Department gets ahead of 'mismatch' denials
Department gets ahead of 'mismatch' denials
Annual radiology total is $2.5 million
Almost all private plans now require authorizations for radiology services, reports Richard J. Suszek, director of patient access at Barnes-Jewish Hospital in St. Louis, MO, and Missouri Medicaid began requiring authorizations in July 2010.
"The only payer not requiring authorizations is traditional Medicare, and that may change as well," says Suszek.
The most common reason for radiology denials is the "mismatch," when one particular scan was authorized but a completely different scan was performed, says Suszek. "The amount of radiology denials for mismatches is about $2.5 million on an annual basis," he says. "Typically, without contrast material was authorized, and with contrast material was performed."

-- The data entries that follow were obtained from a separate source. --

File: src/rtl/line_stepper.sv
// Bresenham line stepper: latches endpoints on start and emits one pixel per accepted handshake.
// Define LINE_STEPPER_COUNT_EN to add the pix_count output (accepted-pixel counter).
module line_stepper #(
    parameter int unsigned XW = 10,
    parameter int unsigned YW = 9
) (
    input  logic          clk,
    input  logic          reset,
    input  logic          start,
    input  logic [XW-1:0] x0,
    input  logic [XW-1:0] x1,
    input  logic [YW-1:0] y0,
    input  logic [YW-1:0] y1,
    output logic          busy,
    output logic          out_valid,
    input  logic          out_ready,
    output logic [XW-1:0] x,
    output logic [YW-1:0] y,
    output logic          done
`ifdef LINE_STEPPER_COUNT_EN
    ,
    output logic [XW:0]   pix_count
`endif
);

    // Error term is XW+2 bits for the default geometry; widened if y is the wider axis.
    localparam int unsigned EW = ((XW > YW) ? XW : YW) + 2;

    localparam logic [XW-1:0] XOne = XW'(1);
    localparam logic [YW-1:0] YOne = YW'(1);

    typedef enum logic [1:0] {
        StIdle,
        StSetup,
        StDraw,
        StDone
    } state_e;

    state_e                state_q, state_d;
    logic [XW-1:0]         x_q, x_d;
    logic [YW-1:0]         y_q, y_d;
    logic [XW-1:0]         x1_q, x1_d;
    logic [YW-1:0]         y1_q, y1_d;
    logic [XW-1:0]         dx_q, dx_d;
    logic [YW-1:0]         dy_q, dy_d;
    logic                  sx_neg_q, sx_neg_d;
    logic                  sy_neg_q, sy_neg_d;
    logic signed [EW-1:0]  err_q, err_d;

    logic                  accept;
    logic                  last_pix;
    logic                  step_x;
    logic                  step_y;
    logic signed [EW:0]    e2;
    logic signed [EW:0]    dx_ext;
    logic signed [EW:0]    dy_ext;
    logic signed [EW:0]    err_ext;
    logic signed [EW:0]    err_next;
    logic [XW-1:0]         dx_setup;
    logic [YW-1:0]         dy_setup;

    assign accept   = (state_q == StDraw) && out_ready;
    assign last_pix = (x_q == x1_q) && (y_q == y1_q);

    assign dx_ext  = signed'({{(EW + 1 - XW){1'b0}}, dx_q});
    assign dy_ext  = signed'({{(EW + 1 - YW){1'b0}}, dy_q});
    assign err_ext = signed'({err_q[EW-1], err_q});
    assign e2      = signed'({err_q, 1'b0});
    assign step_x  = e2 > -dy_ext;
    assign step_y  = e2 < dx_ext;

    assign dx_setup = (x1_q < x_q) ? (x_q - x1_q) : (x1_q - x_q);
    assign dy_setup = (y1_q < y_q) ? (y_q - y1_q) : (y1_q - y_q);

    always_comb begin
        state_d  = state_q;
        x_d      = x_q;
        y_d      = y_q;
        x1_d     = x1_q;
        y1_d     = y1_q;
        dx_d     = dx_q;
        dy_d     = dy_q;
        sx_neg_d = sx_neg_q;
        sy_neg_d = sy_neg_q;
        err_d    = err_q;
        err_next = err_ext;

        unique case (state_q)
            StIdle: begin
                if (start) begin
                    state_d = StSetup;
                    x_d     = x0;
                    y_d     = y0;
                    x1_d    = x1;
                    y1_d    = y1;
                end
            end
            StSetup: begin
                state_d  = StDraw;
                dx_d     = dx_setup;
                dy_d     = dy_setup;
                sx_neg_d = x1_q < x_q;
                sy_neg_d = y1_q < y_q;
                err_next = signed'({{(EW + 1 - XW){1'b0}}, dx_setup})
                         - signed'({{(EW + 1 - YW){1'b0}}, dy_setup});
                err_d    = err_next[EW-1:0];
            end
            StDraw: begin
                if (accept) begin
                    if (last_pix) begin
                        state_d = StDone;
                    end else begin
                        // Both axis steps may fire together; each adjusts err independently.
                        if (step_x) begin
                            err_next = err_next - dy_ext;
                            x_d      = sx_neg_q ? (x_q - XOne) : (x_q + XOne);
                        end
                        if (step_y) begin
                            err_next = err_next + dx_ext;
                            y_d      = sy_neg_q ? (y_q - YOne) : (y_q + YOne);
                        end
                        err_d = err_next[EW-1:0];
                    end
                end
            end
            StDone: begin
                state_d = StIdle;
            end
            default: begin
                state_d = StIdle;
            end
        endcase
    end

    always_ff @(posedge clk) begin
        if (reset) begin
            state_q  <= StIdle;
            x_q      <= '0;
            y_q      <= '0;
            x1_q     <= '0;
            y1_q     <= '0;
            dx_q     <= '0;
            dy_q     <= '0;
            sx_neg_q <= 1'b0;
            sy_neg_q <= 1'b0;
            err_q    <= '0;
        end else begin
            state_q  <= state_d;
            x_q      <= x_d;
            y_q      <= y_d;
            x1_q     <= x1_d;
            y1_q     <= y1_d;
            dx_q     <= dx_d;
            dy_q     <= dy_d;
            sx_neg_q <= sx_neg_d;
            sy_neg_q <= sy_neg_d;
            err_q    <= err_d;
        end
    end

`ifdef LINE_STEPPER_COUNT_EN
    logic [XW:0] pix_count_q, pix_count_d;

    always_comb begin
        pix_count_d = pix_count_q;
        if ((state_q == StIdle) && start) begin
            pix_count_d = '0;
        end else if (accept) begin
            pix_count_d = pix_count_q + (XW + 1)'(1);
        end
    end

    always_ff @(posedge clk) begin
        if (reset) begin
            pix_count_q <= '0;
        end else begin
            pix_count_q <= pix_count_d;
        end
    end

    assign pix_count = pix_count_q;
`endif

    assign busy      = (state_q != StIdle);
    assign out_valid = (state_q == StDraw);
    assign done      = (state_q == StDone);
    assign x         = x_q;
    assign y         = y_q;

    // A stalled pixel must not move.
    assert property (@(posedge clk) disable iff (reset)
        (out_valid && !out_ready) |=> ($stable(x_q) && $stable(y_q) && $stable(err_q)));

endmodule
File: config.mk
export PLATFORM = sky130hd
export DESIGN_NAME = line_stepper
export DESIGN_NICKNAME = d
export VERILOG_FILES = /design/src/rtl/line_stepper.sv
export SDC_FILE = /design/constraint.sdc
export NUM_CORES = 1
export LEC_CHECK = 0
export ABC_CLOCK_PERIOD_IN_PS = 4050
export BUFFER_PORTS_ARGS = -buffer_cell sky130_fd_sc_hd__buf_2
export CORE_MARGIN = 4
export CORE_UTILIZATION = 55
export CTS_BUF_LIST = sky130_fd_sc_hd__clkbuf_8
export DETAILED_ROUTE_END_ITERATION = 10
export PLACE_DENSITY = 0.8
export SYNTH_ARGS = -nofsm -noshare
export SYNTH_HDL_FRONTEND = slang
export SYNTH_SLANG_ARGS = --single-unit
export TNS_END_PERCENT = 10
File: constraint.sdc
create_clock -name clk -period 4.05 [get_ports clk]
set_input_delay 0.405 -clock clk [delete_from_list [all_inputs] [get_ports clk]]
set_output_delay 0.405 -clock clk [all_outputs]
set_load 0.02 [all_outputs]
# [Yosys cells after proc, flatten, opt, wreduce, memory -nomap -nowiden]
# Index checks and enable logic that the tools add are counted.
[classes] n_addsub=12 magnitude_cmp=4 n_eq_ne=11 n_mux=26 n_reduce_logical=11
[op_table] op="$mux 12" n=7
[op_table] op="$mux 10" n=6
[op_table] op="$mux 9" n=6
[op_table] op="$pmux 12 s2" n=1
[op_table] op="$pmux 10 s2" n=1
[op_table] op="$sub 10x10->10" n=2
[op_table] op="$pmux 9 s2" n=1
[op_table] op="$sub 9x9->9" n=2
[op_table] op="$gt 13x13->1" n=1
[op_table] op="$lt 13x11->1" n=1
[op_table] op="$neg 9->13" n=1
[op_table] op="$add 12x11->12" n=1
[op_table] op="$sub 12x10->12" n=1
[op_table] op="$sub 10x9->11" n=1
[op_table] op="$add 10x1->10 const B" n=1
[op_table] op="$eq 10x10->1" n=1
[op_table] op="$lt 10x10->1" n=1
[op_table] op="$reduce_and 5->1" n=2
[op_table] op="$sub 10x1->10 const B" n=1
[op_table] op="$add 9x1->9 const B" n=1
[op_table] op="$eq 9x9->1" n=1
[op_table] op="$lt 9x9->1" n=1
[op_table] op="$sub 9x1->9 const B" n=1
[op_table] op="$ne 2x1->1 const B" n=4
[op_table] op="10 further kinds" n=18
[totals] reg_bits=73 input_bits=42 out_inout_bits=22

# [Depth between registers and ports, before layout]
# Gate-level depths: netlist of run 1.
[logic_depth] depth_word=11 depth_mapped=22 depth_no_buf=21

# [Worst setup path before layout of run 1]
# Ideal clock, no wire load.
[synth_path] kind="reg-to-reg" startpoint="register dy_q[2]" endpoint="register err_q[10]" arrival_ps=4321 slack_ps=-357 path_stages_with_launch=20 path_buffers=0 synth_period_minus_slack_ps=4407 path_cell_list="dfxtp_1 -> nor4_1 -> nand4_1 -> xnor2_1 -> ha_1 -> nand3_1 -> nor2_1 -> nand2_1 -> nor3_1 -> nor2_4 -> mux2_2 -> fa_1 -> a21o_1 -> a21oi_1 -> o21ai_0 -> o211a_1 -> o21a_1 -> o21ai_0 -> xnor2_1 -> a211oi_1"
[synth_between] elab_chain_len=11 word_cells_on_any_way=12
[synth_lines] element="start, declared" line_no="45" source="logic [YW-1:0] dy_q, dy_d;"
[synth_lines] element="start signal, assigned" line_no="154" source="dy_q <= dy_d;"
[synth_lines] element="$neg 9->13" line_no="69" source="assign step_x = e2 > -dy_ext;"
[synth_lines] element="$gt 13x13->1" line_no="69"
[synth_lines] element="$mux 12 *" line_no="114" source="if (step_x) begin"
[synth_lines] element="$mux 12 *" line_no="110" source="if (last_pix) begin"
[synth_lines] element="$mux 12 *" line_no="109" source="if (accept) begin"
[synth_lines] element="$mux 12 *" line_no="88" source="unique case (state_q)"
[synth_lines] element="$add 12x11->12" line_no="119" source="err_next = err_next + dx_ext;"
[synth_lines] element="$mux 12 *" line_no="118" source="if (step_y) begin"
[synth_lines] element="$mux 12 *" line_no="110"
[synth_lines] element="$mux 12 *" line_no="109"
[synth_lines] element="$pmux 12 s2 *" line_no="88"
[synth_lines] element="end signal, assigned" line_no="157" source="err_q <= err_d;"
[synth_lines] element="end, declared" line_no="48" source="logic signed [EW-1:0] err_q, err_d;"
# Every way passes the cells marked *; elsewhere a longest branch is shown, timed or not. The select of a mux whose other input is x is not followed.
# A chain may end at the register's enable or synchronous reset.

# [Final worst setup path of run 1]
[layout_path] startpoint="register dy_q[5]" endpoint="register err_q[10]"
# Same word-level chain as after synthesis.

==> report_table.html, run 1 <==
<table>
<tr><th>Metric</th><th>Value</th></tr>
<tr><th colspan="2">Synthesis</th></tr>
<tr><td>Post-synthesis instance area</td><td>roughly 7600 µm²</td></tr>
<tr><td>Syn. warnings</td><td>0</td></tr>
<tr><td>Syn_area_per_cell</td><td>7.85 µm²</td></tr>
<tr><td>Yosys top cell area share</td><td>0.192</td></tr>
<tr><td>Synth area leader</td><td>dfxtp_1</td></tr>
<tr><td>Synth area leaders</td><td>dfxtp_1, ha_1, a21oi_1</td></tr>
<tr><td>Post-synth EDFFs</td><td>0</td></tr>
<tr><td>Number of cells produced by synthesis</td><td>just under 1k</td></tr>
<tr><td>Number of distinct standard cells referenced by the synthesized netlist</td><td>71</td></tr>
<tr><td>FFs w/ async S/R, synth</td><td>0</td></tr>
<tr><td>Share of the yosys chip area belonging to registers</td><td>0.192</td></tr>
<tr><td>#FFs+latches synth</td><td>between 70 and 80</td></tr>
<tr><td>Main synth FF type</td><td>dfxtp_1</td></tr>
<tr><td>Post-synth net total</td><td>around 1.1k</td></tr>
<tr><th colspan="2">Worst setup path</th></tr>
<tr><td>Worst reg2reg path endpoint</td><td>err_q[10]$_SDFFE_PP0P_</td></tr>
<tr><td>Reg2reg path depth</td><td>21</td></tr>
<tr><td>Endpoint arrival time on the critical path</td><td>4.64 ns</td></tr>
<tr><td>Capture point of the worst path</td><td>err_q[10]$_SDFFE_PP0P_</td></tr>
<tr><td>Startpoint type of the worst setup path</td><td>flop</td></tr>
<tr><td>Critical-path maximum fanout</td><td>9</td></tr>
<tr><td>RR Startpoint</td><td>dy_q[5]$_SDFFE_PP0N_</td></tr>
<tr><td>Start point of the critical path</td><td>dy_q[5]$_SDFFE_PP0N_</td></tr>
<tr><td>Critical Setup Path Class</td><td>reg -&gt; reg</td></tr>
<tr><td>Setup slack of the most critical reg-to-reg path</td><td>-0.30 ns</td></tr>
<tr><td>Element type at the critical path end</td><td>flop</td></tr>
<tr><td>Data required time of the worst path</td><td>approximately 4.3 ns</td></tr>
<tr><th colspan="2">Timing</th></tr>
<tr><td>Worst rel slew slack</td><td>0.446</td></tr>
<tr><td>Fin Clk Skew</td><td>roughly 0.015 ns</td></tr>
<tr><td>Unrepaired setup endpoints after global routing</td><td>true</td></tr>
<tr><td>Time the worst path needs with I/O delays and setup</td><td>around 4.4 ns</td></tr>
<tr><td>Maximum clock frequency</td><td>around 0.23 GHz</td></tr>
<tr><td>Final-report setup violation count</td><td>9</td></tr>
<tr><td>Share of the cycle needed by the critical path after routing</td><td>1.07</td></tr>
<tr><td>Total count of hold-check failures in the final report</td><td>0</td></tr>
<tr><td>Final hold slack</td><td>between 0.2 and 0.3 ns</td></tr>
<tr><td>TNS Setup</td><td>-1.80 ns</td></tr>
<tr><td>Final Slew Violations</td><td>0</td></tr>
<tr><td>Measured slew at the worst slew-check pin</td><td>0.831 ns</td></tr>
<tr><td>Min setup slack post-route</td><td>-0.302 ns</td></tr>
<tr><th colspan="2">Detailed routing</th></tr>
<tr><td>Detailed-route wire length per cell</td><td>between 15 and 20 µm</td></tr>
<tr><td>Overall via count from detail_route</td><td>approximately 7.8k</td></tr>
<tr><td>Drt drc</td><td>0</td></tr>
<tr><td>DRC violation total after the first TritonRoute iteration</td><td>around 520</td></tr>
<tr><td>Total length of routed wires</td><td>between 20000 and 25000 µm</td></tr>
<tr><td>Post-detailed-route via-to-cell ratio</td><td>just under 6</td></tr>
<tr><td>Number of iterations in the first detailed-routing pass</td><td>5</td></tr>
<tr><td>Number of nets still failing antenna checks after routing</td><td>0</td></tr>
<tr><th colspan="2">Placement</th></tr>
<tr><td>Number of buffer cells added on primary ports</td><td>63</td></tr>
<tr><td>RePlAce Congestion</td><td>0.959</td></tr>
<tr><td>Placed insts</td><td>1287</td></tr>
<tr><td>Post-DP HPWL</td><td>about 17000 µm</td></tr>
<tr><th colspan="2">Clock tree</th></tr>
<tr><td>Worst-case clock buffer depth</td><td>2</td></tr>
<tr><td>Number of clock sinks</td><td>73</td></tr>
<tr><td>Buffer cell driving the clock tree root</td><td>clkbuf_8</td></tr>
<tr><td>Number of buffers inserted during clock tree synthesis</td><td>9</td></tr>
<tr><td># H-tree levels</td><td>3</td></tr>
<tr><td>TritonCTS clock tree</td><td>done</td></tr>
<tr><td>Total of hold buffers inserted after clock tree synthesis</td><td>0</td></tr>
<tr><td>CTS clk-pin slew, worst paths</td><td>0.09 ns</td></tr>
<tr><td>Clock network latency to the later pin of the worst-skew pair</td><td>between 0.3 and 0.4 ns</td></tr>
<tr><th colspan="2">Floorplanning</th></tr>
<tr><td>Die Span X</td><td>approximately 130 µm</td></tr>
<tr><td>I/O pin total</td><td>between 60 and 70</td></tr>
<tr><td>Area of the core</td><td>13400 µm²</td></tr>
<tr><td>Number of standard-cell rows in the floorplan</td><td>between 40 and 50</td></tr>
<tr><td>Die Area</td><td>approximately 16000 µm²</td></tr>
<tr><td>Initial core utilization</td><td>0.568</td></tr>
<tr><td>Die height</td><td>between 100 and 150 µm</td></tr>
<tr><th colspan="2">Cells and area</th></tr>
<tr><td>Layout Nets</td><td>about 1.3k</td></tr>
<tr><td>Non-filler instance count after layout</td><td>roughly 1.3k</td></tr>
<tr><td>Number of fill cells in the layout</td><td>1110</td></tr>
<tr><td>Fraction of final layout cells with drive strength greater than 1</td><td>0.232</td></tr>
<tr><td>Diodes inserted</td><td>0</td></tr>
<tr><td>Storage element area</td><td>approximately 1500 µm²</td></tr>
<tr><td>End-of-flow core utilization</td><td>0.692</td></tr>
<tr><td>Multi-input logic area</td><td>between 5000 and 6000 µm²</td></tr>
<tr><td>Layout overhead on the synthesized area</td><td>21.9%</td></tr>
<tr><th colspan="2">Global route</th></tr>
<tr><td>Number of antenna violations at the first check in global routing</td><td>0</td></tr>
<tr><td>Maximum number of pins on one net before global-route repair</td><td>66</td></tr>
<tr><td>Via count of the first global-routing pass</td><td>approximately 7.5k</td></tr>
<tr><td>Global-route congestion overflow total</td><td>0</td></tr>
<tr><td>Total routing usage reported by global routing</td><td>0.271</td></tr>
<tr><td>Global-route wire length before repair</td><td>~36000 µm</td></tr>
<tr><th colspan="2">Run status</th></tr>
<tr><td>Violated checks</td><td>negative setup slack</td></tr>
<tr><td>Result of the run</td><td>finished with violations</td></tr>
<tr><th colspan="2">Worst hold path</th></tr>
<tr><td>Class of the most critical hold timing path</td><td>in -&gt; reg</td></tr>
<tr><th colspan="2">Flow run</th></tr>
<tr><td>Number of maximum-capacitance violations</td><td>0</td></tr>
</table>
[layer usage]
metal,up-vias,share of wire,track usage
met5,-,0,0
met4,0,0.031,0.105
met3,53,0.075,0.0398
met2,316,0.46,0.459
met1,3623,0.43,0.349
li1,3810,-,-
[flip-flops by register name, summed over array words and instances, names as in the netlist]
name	flops
y	9
x	10
y1_q	9
sx_neg_q	1
dy_q	9
sy_neg_q	1
state_q	2
err_q	12
x1_q	10
dx_q	10
[worst min-delay path by stage]
stage / startpoint / endpoint / slack, ns / depth (start not counted)
after floorplan: x1_q[9]$_SDFFE_PP0P_ / x1_q[9]$_SDFFE_PP0P_ / 0.44 / 2
after detailed placement: x1_q[9]$_SDFFE_PP0P_ / x1_q[9]$_SDFFE_PP0P_ / 0.46 / 2
after global placement: x1_q[9]$_SDFFE_PP0P_ / x1_q[9]$_SDFFE_PP0P_ / 0.45 / 2
after CTS: x1[5] / x1_q[5]$_SDFFE_PP0P_ / 0.25 / 3
after global routing: y1[5] / y1_q[5]$_SDFFE_PP0P_ / 0.27 / 3
final: y1[6] / y1_q[6]$_SDFFE_PP0P_ / 0.26 / 3
[worst max-delay path, stage by stage, from the launching register on]
cell and delay, ns:
dfxtp_2 0.34, nor4_4 0.35, buf_4 0.17, nand2_1 0.06, xnor2_1 0.14, ha_1 0.29
a21oi_1 0.15, nor2_1 0.06, o41ai_2 0.36, a31o_2 0.25, nor2_4 0.04, buf_12 0.15
mux2_4 0.32, fa_2 0.36, a21o_1 0.17, a21oi_2 0.17, o21ai_2 0.09, o211a_1 0.22
o21a_1 0.18, o21ai_2 0.13, xnor2_1 0.08, a211oi_1 0.18
[stage by stage]
step	area [µm²]	setup WS, ns
after floorplan	7640	-0.00236
after global placement	8870	-0.216
after detailed placement	8870	-0.438
after CTS	9210	-0.226
after global routing	9280	-0.521
final	9280	-0.302
[cells in the final DEF (no fill, tap or decap), types with 12 or more instances in the layout]
cell type  count
a211oi_1      35
a21o_1        19
a21oi_1       84
buf_2         63
buf_4        123
dfxtp_1       71
ha_1         104
inv_1         91
mux2i_1       31
nand2_1       81
nor2_1        66
nor2b_1       18
nor3_1        26
o21a_1        12
o21ai_0       44
xnor2_1       37
[cell usage after synthesis (6+ instances only)]
library cell / n
ha_1: 107
inv_1: 91
a21oi_1: 87
nand2_1: 82
dfxtp_1: 73
nor2_1: 68
o21ai_0: 53
a211oi_1: 37
xnor2_1: 37
mux2i_1: 34
nor3_1: 27
clkbuf_1: 20
a21o_1: 19
nor2b_1: 18
nand3_1: 12
o21a_1: 12
xor2_1: 11
nand2b_1: 10
nand4_1: 10
fa_1: 9
o211ai_1: 9
a31o_2: 8
a31oi_1: 8
mux2_2: 7
nor4_1: 7
or3_1: 7
and2_1: 6
and3_1: 6
buf_1: 6
o211a_1: 6
o31a_1: 6
[final cells by class]
cell class / instances / share of cell area
well taps: 176 / 0.0237
repair buffers: 187 / 0.136
inverters: 92 / 0.0372
multi-input cells: 767 / 0.621
flip-flops and latches: 73 / 0.158
clock inverters: 5 / 0.00836
clock buffers: 11 / 0.0163
[logic make-up (layout without fill, tap and decap cells)]
logic type	after synthesis	after routing	synth area share
xor gates and xnor gates	48	48	0.0553
DFF	73	73	0.192
AOI/OAI and AO/OA	287	287	0.250
and+or+nand+nor	274	274	0.175
muxes	42	42	0.0581
adders and majority gates	116	116	0.200
buffers and inverters	129	295	0.0699
[what timing repair did]
item	4_1_cts	5_1_grt
buffers inserted	5	3
pin swaps	18	18
endpoints found under the setup margin	9	13
resized for setup	17	15
Power of run 1 is not shown: default switching activity piles up to over one toggle a cycle in this logic, so the estimate is an artifact.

Getting the correct CPT-4 codes to match throughout the process is key in reducing the risk of denials in this area, he says.

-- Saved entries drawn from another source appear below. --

$ cat src/rtl/pipe_ctrl_pkg.sv
// Shared encodings for the pipeline stall/flush sequencer: stall vectors, stop levels, MEM FSM states.
package pipe_ctrl_pkg;

    localparam logic STOP    = 1'b1;
    localparam logic NO_STOP = 1'b0;

    // Bit order: 0 PC, 1 IF, 2 ID, 3 EX, 4 MEM, 5 WB; a stalled stage freezes everything upstream of it.
    localparam logic [5:0] STALL_NONE = 6'b000000;
    localparam logic [5:0] STALL_IF   = 6'b000011;
    localparam logic [5:0] STALL_ID   = 6'b000111;
    localparam logic [5:0] STALL_EX   = 6'b001111;
    localparam logic [5:0] STALL_MEM  = 6'b011111;

    localparam logic [31:0] ZERO_WORD = 32'h0000_0000;

    typedef enum logic {
        M_IDLE = 1'b0,
        M_WAIT = 1'b1
    } mem_state_t;

endpackage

The department is making significant work flow changes and investments in personnel and technology to avoid these denials, reports Suszek. "We plan on creating a separate department, first within radiology, to make sure we get ahead of the issue," he says. "We will hire about four FTEs just for radiology, as well as spend another $250,000 in purchased services for technology support from an outside vendor."
Here are three changes being made:
Starting with scheduling, registrars will ensure that a correct pre-certification has been obtained prior to the patient's arrival.
Late add-ons and walk-ins will go through a similar, but more expedited, process.
In some cases, a patient's procedure will be delayed or rescheduled if an authorization has not yet been obtained.
Hold technicians accountable
The number one reason why claims are denied for radiology procedures at Moses Cone Health System in Greensboro, NC, is that the examination performed doesn't match what was authorized, according to Doug Mast, support services manager of the radiology department.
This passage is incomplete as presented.